In the records below, the line with "- The clock insertion" opens the range and the line with "- The number of global-route" closes it; print that range exactly and nothing else.

===============

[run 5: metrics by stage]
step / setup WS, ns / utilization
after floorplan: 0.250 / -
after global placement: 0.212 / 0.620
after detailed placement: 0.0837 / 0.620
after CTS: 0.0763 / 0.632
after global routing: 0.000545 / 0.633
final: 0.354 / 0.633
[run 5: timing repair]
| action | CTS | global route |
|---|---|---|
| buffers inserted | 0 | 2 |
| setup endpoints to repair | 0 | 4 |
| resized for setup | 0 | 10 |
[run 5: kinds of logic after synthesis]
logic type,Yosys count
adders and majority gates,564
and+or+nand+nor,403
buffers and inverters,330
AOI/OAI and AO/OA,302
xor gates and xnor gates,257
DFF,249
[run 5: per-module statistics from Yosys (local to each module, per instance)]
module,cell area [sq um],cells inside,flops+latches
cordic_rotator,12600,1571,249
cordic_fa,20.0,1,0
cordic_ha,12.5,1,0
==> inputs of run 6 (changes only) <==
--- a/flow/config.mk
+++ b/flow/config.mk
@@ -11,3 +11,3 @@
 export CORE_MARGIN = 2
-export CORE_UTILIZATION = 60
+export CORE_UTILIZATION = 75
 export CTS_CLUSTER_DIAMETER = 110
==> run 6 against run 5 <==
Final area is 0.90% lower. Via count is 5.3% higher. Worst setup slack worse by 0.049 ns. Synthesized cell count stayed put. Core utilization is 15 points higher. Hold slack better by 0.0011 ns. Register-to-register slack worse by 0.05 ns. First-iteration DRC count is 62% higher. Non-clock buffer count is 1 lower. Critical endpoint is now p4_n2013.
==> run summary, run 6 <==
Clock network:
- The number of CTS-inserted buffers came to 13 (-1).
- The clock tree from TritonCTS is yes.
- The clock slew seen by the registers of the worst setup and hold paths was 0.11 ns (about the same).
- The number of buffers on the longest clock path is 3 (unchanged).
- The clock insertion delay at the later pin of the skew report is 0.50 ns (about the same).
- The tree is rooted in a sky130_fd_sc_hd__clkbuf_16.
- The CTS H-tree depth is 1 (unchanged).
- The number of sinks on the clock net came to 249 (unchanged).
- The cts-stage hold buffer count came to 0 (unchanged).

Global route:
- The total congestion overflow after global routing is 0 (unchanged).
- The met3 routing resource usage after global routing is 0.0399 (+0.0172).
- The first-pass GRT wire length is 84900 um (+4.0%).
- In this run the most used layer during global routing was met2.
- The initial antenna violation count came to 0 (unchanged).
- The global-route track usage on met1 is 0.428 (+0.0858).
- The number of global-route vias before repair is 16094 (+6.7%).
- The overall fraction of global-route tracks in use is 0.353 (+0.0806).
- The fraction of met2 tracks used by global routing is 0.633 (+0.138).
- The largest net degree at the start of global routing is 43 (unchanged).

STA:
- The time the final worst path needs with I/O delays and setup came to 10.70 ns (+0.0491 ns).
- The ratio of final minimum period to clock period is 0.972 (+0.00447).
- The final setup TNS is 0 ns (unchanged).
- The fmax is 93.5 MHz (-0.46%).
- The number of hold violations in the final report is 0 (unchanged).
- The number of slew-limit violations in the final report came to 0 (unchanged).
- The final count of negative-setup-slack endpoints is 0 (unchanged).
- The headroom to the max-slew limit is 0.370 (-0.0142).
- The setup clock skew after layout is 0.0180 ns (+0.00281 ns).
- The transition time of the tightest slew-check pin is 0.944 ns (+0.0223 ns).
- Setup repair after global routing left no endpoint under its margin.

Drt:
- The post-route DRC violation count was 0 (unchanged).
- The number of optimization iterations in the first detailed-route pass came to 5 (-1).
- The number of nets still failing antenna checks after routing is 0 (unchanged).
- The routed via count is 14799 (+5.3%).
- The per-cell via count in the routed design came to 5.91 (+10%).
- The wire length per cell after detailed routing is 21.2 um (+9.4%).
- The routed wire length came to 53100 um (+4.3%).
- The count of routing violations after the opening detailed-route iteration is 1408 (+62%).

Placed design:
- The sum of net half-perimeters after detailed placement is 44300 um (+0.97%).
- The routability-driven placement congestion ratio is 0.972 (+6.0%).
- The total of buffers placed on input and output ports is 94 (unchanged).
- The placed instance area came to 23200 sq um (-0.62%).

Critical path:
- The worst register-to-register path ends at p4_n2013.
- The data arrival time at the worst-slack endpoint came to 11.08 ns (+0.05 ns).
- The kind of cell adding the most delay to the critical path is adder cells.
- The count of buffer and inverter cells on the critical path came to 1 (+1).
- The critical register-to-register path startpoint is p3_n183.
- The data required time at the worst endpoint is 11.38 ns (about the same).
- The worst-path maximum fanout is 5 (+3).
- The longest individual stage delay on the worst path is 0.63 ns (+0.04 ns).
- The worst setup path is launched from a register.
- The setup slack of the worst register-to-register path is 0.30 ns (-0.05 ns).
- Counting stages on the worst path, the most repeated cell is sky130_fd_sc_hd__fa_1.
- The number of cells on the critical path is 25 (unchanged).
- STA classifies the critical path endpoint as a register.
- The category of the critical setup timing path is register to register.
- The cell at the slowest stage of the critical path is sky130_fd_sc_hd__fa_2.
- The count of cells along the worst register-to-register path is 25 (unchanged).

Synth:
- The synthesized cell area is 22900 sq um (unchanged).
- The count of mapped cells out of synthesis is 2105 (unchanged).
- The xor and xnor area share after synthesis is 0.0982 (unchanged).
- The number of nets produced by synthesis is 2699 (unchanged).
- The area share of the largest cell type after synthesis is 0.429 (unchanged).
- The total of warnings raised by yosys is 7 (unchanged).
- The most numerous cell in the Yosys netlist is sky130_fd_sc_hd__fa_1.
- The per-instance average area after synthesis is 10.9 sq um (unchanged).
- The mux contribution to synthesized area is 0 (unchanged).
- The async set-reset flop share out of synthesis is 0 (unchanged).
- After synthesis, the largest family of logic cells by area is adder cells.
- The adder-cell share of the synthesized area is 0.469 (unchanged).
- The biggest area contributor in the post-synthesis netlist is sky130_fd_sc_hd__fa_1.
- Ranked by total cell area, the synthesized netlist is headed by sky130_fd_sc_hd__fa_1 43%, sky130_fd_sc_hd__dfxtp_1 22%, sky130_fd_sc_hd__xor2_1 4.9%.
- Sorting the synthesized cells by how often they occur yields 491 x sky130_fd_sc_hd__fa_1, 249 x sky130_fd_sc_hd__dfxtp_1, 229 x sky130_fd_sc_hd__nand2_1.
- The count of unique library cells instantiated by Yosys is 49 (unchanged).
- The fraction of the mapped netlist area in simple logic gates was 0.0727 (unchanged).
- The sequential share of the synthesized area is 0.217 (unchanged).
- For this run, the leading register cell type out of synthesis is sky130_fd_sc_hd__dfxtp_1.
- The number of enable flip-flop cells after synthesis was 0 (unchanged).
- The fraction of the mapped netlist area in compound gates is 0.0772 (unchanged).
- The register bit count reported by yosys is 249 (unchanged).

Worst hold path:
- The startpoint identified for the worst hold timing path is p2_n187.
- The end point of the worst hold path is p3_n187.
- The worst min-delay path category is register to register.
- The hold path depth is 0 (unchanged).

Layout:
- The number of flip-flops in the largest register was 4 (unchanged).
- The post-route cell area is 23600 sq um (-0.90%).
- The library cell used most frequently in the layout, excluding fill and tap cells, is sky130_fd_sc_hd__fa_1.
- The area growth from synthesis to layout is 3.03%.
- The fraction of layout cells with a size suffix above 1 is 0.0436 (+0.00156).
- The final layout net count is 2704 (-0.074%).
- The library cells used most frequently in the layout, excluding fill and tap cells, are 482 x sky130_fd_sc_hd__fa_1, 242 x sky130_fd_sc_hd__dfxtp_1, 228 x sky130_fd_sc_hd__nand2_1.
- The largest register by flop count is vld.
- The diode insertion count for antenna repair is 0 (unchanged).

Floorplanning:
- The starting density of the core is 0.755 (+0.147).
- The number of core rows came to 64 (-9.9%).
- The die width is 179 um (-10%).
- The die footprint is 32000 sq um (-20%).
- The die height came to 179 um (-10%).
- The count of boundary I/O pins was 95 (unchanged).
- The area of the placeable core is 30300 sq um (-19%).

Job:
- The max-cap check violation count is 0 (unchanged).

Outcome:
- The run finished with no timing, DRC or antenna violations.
From an optimization exercise on the open Yosys and OpenROAD flow, aimed at small area, a short achievable clock period and few clock cycles per item; shortcuts taken in it are not production practice.
Where RTL was checked, it was by simulation tests only, not by an equivalence proof against the original.
Power and IR drop assume default switching activity.

build 70:
## cpu_top
module cpu_top (
    input  wire         clk,
    input  wire         rst,
    output logic [24:0] dram_addr,
    output logic        dram_write_en,
    output logic [15:0] dram_write_data,
    input  wire  [15:0] dram_read_data,
    output logic [15:0] pc,
    output logic        retire
);
Size in the first run: ~410 flip-flops, about 77 I/O pins, roughly 24000 µm² of cells after synthesis.
export LEC_CHECK = 0
export CAP_MARGIN = 20
export CORE_MARGIN = 2
export CORE_UTILIZATION = 40
export PLACE_DENSITY = 0.6
export SETUP_SLACK_MARGIN = 3.5
export SLEW_MARGIN = 20
create_clock -name core_clock -period 7.5 [get_ports {clk}]
run.sh (not shown) runs the stock make flow with config.mk's settings and CLKGATE_MAP_FILE= SYNTH_SCRIPT=/design/flow/synth_recipe.tcl, a recipe that flattens the netlist after the stock synthesis.
In summary, build 70 completed successfully, with a layout that passed the timing, DRC and antenna checks.
Testbench counts of build 70, summed over its fixed seeds: cycles 54,051, instructions 38,400.
diff inputs: build 70 => build 10
- changing SETUP_SLACK_MARGIN from 3.5 to 3
Results
Delta (build 10 minus build 70): actual slew at the worst max-slew pin has decreased; inserted tap cell count held steady; clock skew went up by 20 ps; number of DRC violations after detailed-routing iteration 0 increased 13%. Build 10 reports its cell at the slowest stage of the critical path as sky130_fd_sc_hd__dfxtp_2 while build 70 reports sky130_fd_sc_hd__a222oi_1. Compared build 10 against build 70; sequential cell area in the final layout within noise. Going from build 70 to build 10, critical path buffer and inverter count lost 1, DRC violation count after routing closely matched the old numbers. The non-clock buffer count of build 10 falls short of that of build 70 by about 10%. As far as worst hold margin is concerned, build 10 and build 70 perform about the same.
What build 29 does differently from build 10 at the input level:
- SETUP_SLACK_MARGIN changed from 3 to 5
==> comparison <==
[compare] base=build 10 new=build 29: length of routed met3 wiring went up by about 30%, cell area power density went down by about 20%, number of buffers and inverters on the critical path went up by 2, reported leakage power went up by 31%.
Inputs modified between build 29 and build 55:
- swapping 5 for 3.8 in SETUP_SLACK_MARGIN
[summary]
- Looking at count of plain and timing-repair buffers, build 55 sits 319 below build 29.
- Build 55 vs. build 29: number of clock buffers in the layout increased about 9%, number of CTS-inserted buffers increased about 2.3%.
- Comparing build 29 and build 55, the lower combined area of the multi-input logic cells is on build 55.
Setup changes, build 55 to build 36
- a change of SETUP_SLACK_MARGIN from 3.8 to 4.5
==> results.txt <==
- Side by side, area growth from synthesis to final layout turned out higher in build 36 than in build 55.
- Number of cells on the worst reg-to-reg path sits higher in build 36 than in build 55.
- The setup slack of build 36 is larger than that of build 55.
- Comparing build 36 against build 55, there is no change at all in number of standard-cell rows in the floorplan.
- Routed wire length, build 55 and build 36: smaller value in build 55
- Clock buffer count came out exactly the same in build 55 and build 36.
- Against build 55, build 36 reports a fraction of power consumed by combinational cells that is higher.
What follows belongs to an exercise in optimizing a design on an open flow for small area, a short achievable clock period and few clock cycles per item; a production flow would make more cautious choices. Only simulation tests tie the RTL to the original design; equivalence was not proved.

==> v32: inputs <==
Design tinker_exec_unit, start of the top module:
module tinker_exec_unit #(
    parameter int W     = 64,
    parameter int LIT_W = 12,
    parameter int TAG_W = 5
) (
    input  logic             clk,
    input  logic             rst_n,
    input  logic             in_valid,
    output logic             in_ready,
    input  logic [4:0]       in_opcode,
    input  logic [W-1:0]     in_a,
    input  logic [W-1:0]     in_b,
    input  logic [LIT_W-1:0] in_lit,
    input  logic [TAG_W-1:0] in_tag,
    output logic             out_valid,
    input  logic             out_ready,
    output logic [W-1:0]     out_result,
    output logic [TAG_W-1:0] out_tag,
    output logic             out_err
);
    localparam logic [4:0] OP_ADD   = 5'b11000;
    localparam logic [4:0] OP_SUB   = 5'b11010;
    localparam logic [4:0] OP_MUL   = 5'b11100;
    localparam logic [4:0] OP_DIV   = 5'b11101;
    localparam logic [4:0] OP_AND   = 5'b00000;
    localparam logic [4:0] OP_OR    = 5'b00001;
    localparam logic [4:0] OP_XOR   = 5'b00010;
    localparam logic [4:0] OP_NOT   = 5'b00011;
    localparam logic [4:0] OP_SHR   = 5'b00100;
    localparam logic [4:0] OP_SHL   = 5'b00110;
    localparam logic [4:0] OP_MOV   = 5'b10001;
    localparam logic [4:0] OP_MOVL  = 5'b10010;
    localparam logic [3:0] LUT_A    = 4'b1100;
    localparam logic [3:0] LUT_B    = 4'b1010;
    logic             s1_v;       
  ...
clock: 7.0 ns
lec_check: 0
cap_margin: 20
core_margin: 2
core_utilization: 40
setup_slack_margin: 2.2
slew_margin: 20
run.sh (not shown) runs the stock make flow with config.mk's settings and CLKGATE_MAP_FILE= SYNTH_SCRIPT=/design/flow/synth_recipe.tcl, a recipe that flattens the netlist after the stock synthesis.
==> v15 (differences from v32) <==
--- a/flow/design.v
+++ b/flow/design.v
@@ -36,12 +36,13 @@
     logic             own_q;      
     logic             last_q;     
     logic             k_mul, k_div, k_rot;
     logic             y_use_q;    
     logic             y_inv_q;    
     logic             minv_q;     
+    logic             dclz_q;     
     logic             dprep_q;    
     logic             dz_q;
     logic             rs_q;       
     logic [5:0]       bd_q;       
     logic             err1_q;
     logic [TAG_W-1:0] tag1_q;
@@ -107,39 +108,16 @@
         neg1 = x[3] & ~(x[2] & x[1]);
         booth = {neg1, two1, one1, neg0, two0, one0};
     endfunction
     logic b_zero, sh_big;
     assign b_zero = ~|in_b;
     assign sh_big = |in_b[W-1:6];
-    function automatic logic [6:0] clz64(input logic [63:0] x);
-        logic [63:0] v;
-        logic [5:0]  c [64];
-        for (int i = 0; i < 64; i++) begin
-            v[i] = x[i];
-            c[i] = 6'd0;
-        end
-        for (int k = 0; k < 6; k++)
-            for (int i = 0; i < (32 >> k); i++) begin
-                c[i] = v[2*i+1] ? c[2*i+1] : (c[2*i] | 6'(1 << k));
-                v[i] = v[2*i+1] | v[2*i];
-            end
-        clz64 = v[0] ? {1'b0, c[0]} : 7'd64;
-    endfunction
-    logic [6:0] clz_a, clz_b;
-    logic [6:0] dn, dlen;
-    assign clz_a = clz64(in_a);
-    assign clz_b = clz64(in_b);
-    assign dn    = clz_b - clz_a + 7'd1;      
-    assign dlen  = clz_a - clz_b + 7'd63;     
     logic [5:0] rot_d;
     logic [6:0] len_d;
     always_comb begin
-        if (is_div) begin
-            rot_d = dn[5:0];
-            len_d = dlen;
-        end else if (is_shl) begin
+        if (is_shl) begin
             rot_d = 6'd0 - in_b[5:0];
             len_d = sh_big ? 7'd64 : {1'b0, in_b[5:0]};
         end else begin
             rot_d = in_b[5:0];
             len_d = sh_big ? 7'd0 : 7'd64 - {1'b0, in_b[5:0]};
         end
@@ -178,27 +156,38 @@
         end else begin
             add_x  = k_div ? {a_q[W-2:0], res_q[W-1]} : a_q;
             add_y  = (b_q & {W{y_use_q}}) ^ {W{y_sub}};
             add_ci = y_sub;
         end
     end
-    always_comb begin
-        logic [W-1:0] g, p, gk, pk, cy;
-        g = add_x & add_y;
-        p = add_x ^ add_y;
-        gk = g;
-        pk = p;
-        gk[0] = g[0] | (p[0] & add_ci);
-        for (int k = 1; k < W; k = k * 2)
-            for (int i = W - 1; i >= k; i--) begin
-                gk[i] = gk[i] | (pk[i] & gk[i-k]);
-                pk[i] = pk[i] & pk[i-k];
+    assign add_sum = {1'b0, add_x} + {1'b0, add_y} + {{W{1'b0}}, add_ci};
+    function automatic logic [6:0] clz64(input logic [63:0] x);
+        logic [15:0] nz;
+        logic [1:0]  nc [16];
+        logic [3:0]  hi;
+        logic        found;
+        for (int j = 0; j < 16; j++) begin
+            nz[j] = |x[4*j +: 4];
+            nc[j] = x[4*j+3] ? 2'd0 : x[4*j+2] ? 2'd1 : x[4*j+1] ? 2'd2 : 2'd3;
+        end
+        hi = 4'd0;
+        found = 1'b0;
+        for (int j = 15; j >= 0; j--)
+            if (nz[j] && !found) begin
+                hi = 15 - j;
+                found = 1'b1;
             end
-        cy = {gk[W-2:0], add_ci};
-        add_sum = {gk[W-1], p ^ cy};
-    end
+        clz64 = (nz == 16'd0) ? 7'd64 : {1'b0, hi, nc[15 - hi]};
+    endfunction
+    logic [6:0] clz_a, clz_b;
+    logic [7:0] dn_raw;
+    logic       dn_zero;
+    assign clz_a   = clz64(a_q);
+    assign clz_b   = clz64(b_q);
+    assign dn_raw  = {1'b0, clz_b} - {1'b0, clz_a} + 8'd1;
+    assign dn_zero = dn_raw[7] | (dn_raw == 8'd0);
     logic div_neg;
     assign div_neg = a_q[W-1] ^ y_sub ^ add_sum[W];
     logic r_free, step, step_last, accept;
     assign r_free    = ~ovalid_q | out_ready;
     assign step      = s1_v & (own_q | r_free);
     assign step_last = step & last_q;
@@ -222,32 +211,38 @@
             k_mul   <= is_mul;
             k_div   <= is_div;
             k_rot   <= is_shr | is_shl;
             y_use_q <= is_add | is_sub | is_div;
             y_inv_q <= is_sub | is_div;
             minv_q  <= ~is_shr;
+            dclz_q  <= 1'b1;
             dprep_q <= 1'b1;
             dz_q    <= b_zero;
             err1_q  <= ill_d | (is_div & b_zero);
             tag1_q  <= in_tag;
             rot_q   <= rot_d;
             len_q   <= len_d;
             bd_q    <= booth(mplr[3:0], 1'b0);
-            cnt_q   <= dn;
-            last_q  <= is_mul ? ~|mplr[W-1:3] : is_div ? (b_zero | dlen[6]) : 1'b1;
+            last_q  <= is_mul ? ~|mplr[W-1:3] : is_div ? b_zero : 1'b1;
             a_q     <= a_d;
             b_q     <= mplr;
             if (!is_mul) b_q <= in_b;
         end else if (step) begin
             if (k_mul) begin
                 a_q    <= {a_q[W-5:0], 4'b0000};
                 b_q    <= {4'b0000, b_q[W-1:4]};
                 bd_q   <= booth(b_q[7:4], b_q[3]);
                 last_q <= ~|b_q[W-1:7];
             end else if (k_div) begin
-                if (dprep_q) begin
+                dclz_q <= 1'b0;
+                if (dclz_q) begin
+                    rot_q  <= dn_raw[5:0];
+                    len_q  <= 7'd64 - dn_raw[6:0];
+                    cnt_q  <= dn_raw[6:0];
+                    last_q <= dn_zero;
+                end else if (dprep_q) begin
                     dprep_q <= 1'b0;
                     a_q     <= rot_lo;
                     rs_q    <= 1'b0;
                     last_q  <= (cnt_q == 7'd1);
                 end else begin
                     cnt_q  <= cnt_q - 7'd1;
@@ -258,13 +253,14 @@
             end
         end
     end
     always_ff @(posedge clk) begin
         if (step) begin
             if (k_div) begin
-                if (dprep_q)      res_q <= rot_sel | {W{dz_q}};
+                if (dclz_q)       res_q <= '1;
+                else if (dprep_q) res_q <= rot_sel;
                 else              res_q <= {res_q[W-2:0], ~div_neg};
             end else if (k_rot)
                 res_q <= rot_sel;
             else
                 res_q <= add_sum[W-1:0];
         end
- SETUP_SLACK_MARGIN: 2.2 -> 1.5
==> notes <==
v32 passed the timing, DRC and antenna checks. v15 completed with no timing, DRC or antenna violations. Of v32 and v15, v32 has the higher clock skew (gap 0.018 ns). Against v15, the die area of v32 is smaller by 0.26%. In v32 the sequential share of layout area is lower than in v15, by 0.66 points. In v32 the worst setup slack is higher than in v15, by 0.71 ns.
Testbench counts of v32, summed over its fixed seeds: cycles 9,348, items 3,200.
Testbench counts of v15, summed over its fixed seeds: cycles 9,719, items 3,200.

## static timing again, ports no longer ideal
The results above use ideal ports. As a check the final layouts listed here were re-extracted and re-timed, cells and wires unchanged. Step 1 sets driving cells, clkbuf_16 on the clock port and buf_2 on the other inputs (assumed; they add their load-dependent delay and slew). Step 2 moves the port delays by t, midway between the first and last clock arrival at a register: inputs arrive t later, outputs are due t later. That takes back most of the time a late clock gives input paths. Slacks: ideal / step 1 / step 2; pairs: ideal / step 1.
| run | t (ns) | setup slack, ns | worst setup path at the end | clock arrival spread, ns | worst data-port slew with drivers (ns) |
|---|---|---|---|---|---|
| v32 | 0.645 | 2.139 / 2.139 / 1.683 | input to register | 0.039 / 0.039 | 0.09 |
| v15 | 0.704 | 1.425 / 1.460 / 0.756 | input to register | 0.022 / 0.021 | 0.09 |
After both steps every run listed still meets setup and hold. The setup slack of v15, which loses most, moves by +0.035 ns with the drivers and by -0.669 ns with both steps.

===============

- **Result of this exercise**:
- The clock insertion delay at the later pin of the skew report is 0.50 ns (about the same).
- The tree is rooted in a sky130_fd_sc_hd__clkbuf_16.
- The CTS H-tree depth is 1 (unchanged).
- The number of sinks on the clock net came to 249 (unchanged).
- The cts-stage hold buffer count came to 0 (unchanged).

Global route:
- The total congestion overflow after global routing is 0 (unchanged).
- The met3 routing resource usage after global routing is 0.0399 (+0.0172).
- The first-pass GRT wire length is 84900 um (+4.0%).
- In this run the most used layer during global routing was met2.
- The initial antenna violation count came to 0 (unchanged).
- The global-route track usage on met1 is 0.428 (+0.0858).
- The number of global-route vias before repair is 16094 (+6.7%).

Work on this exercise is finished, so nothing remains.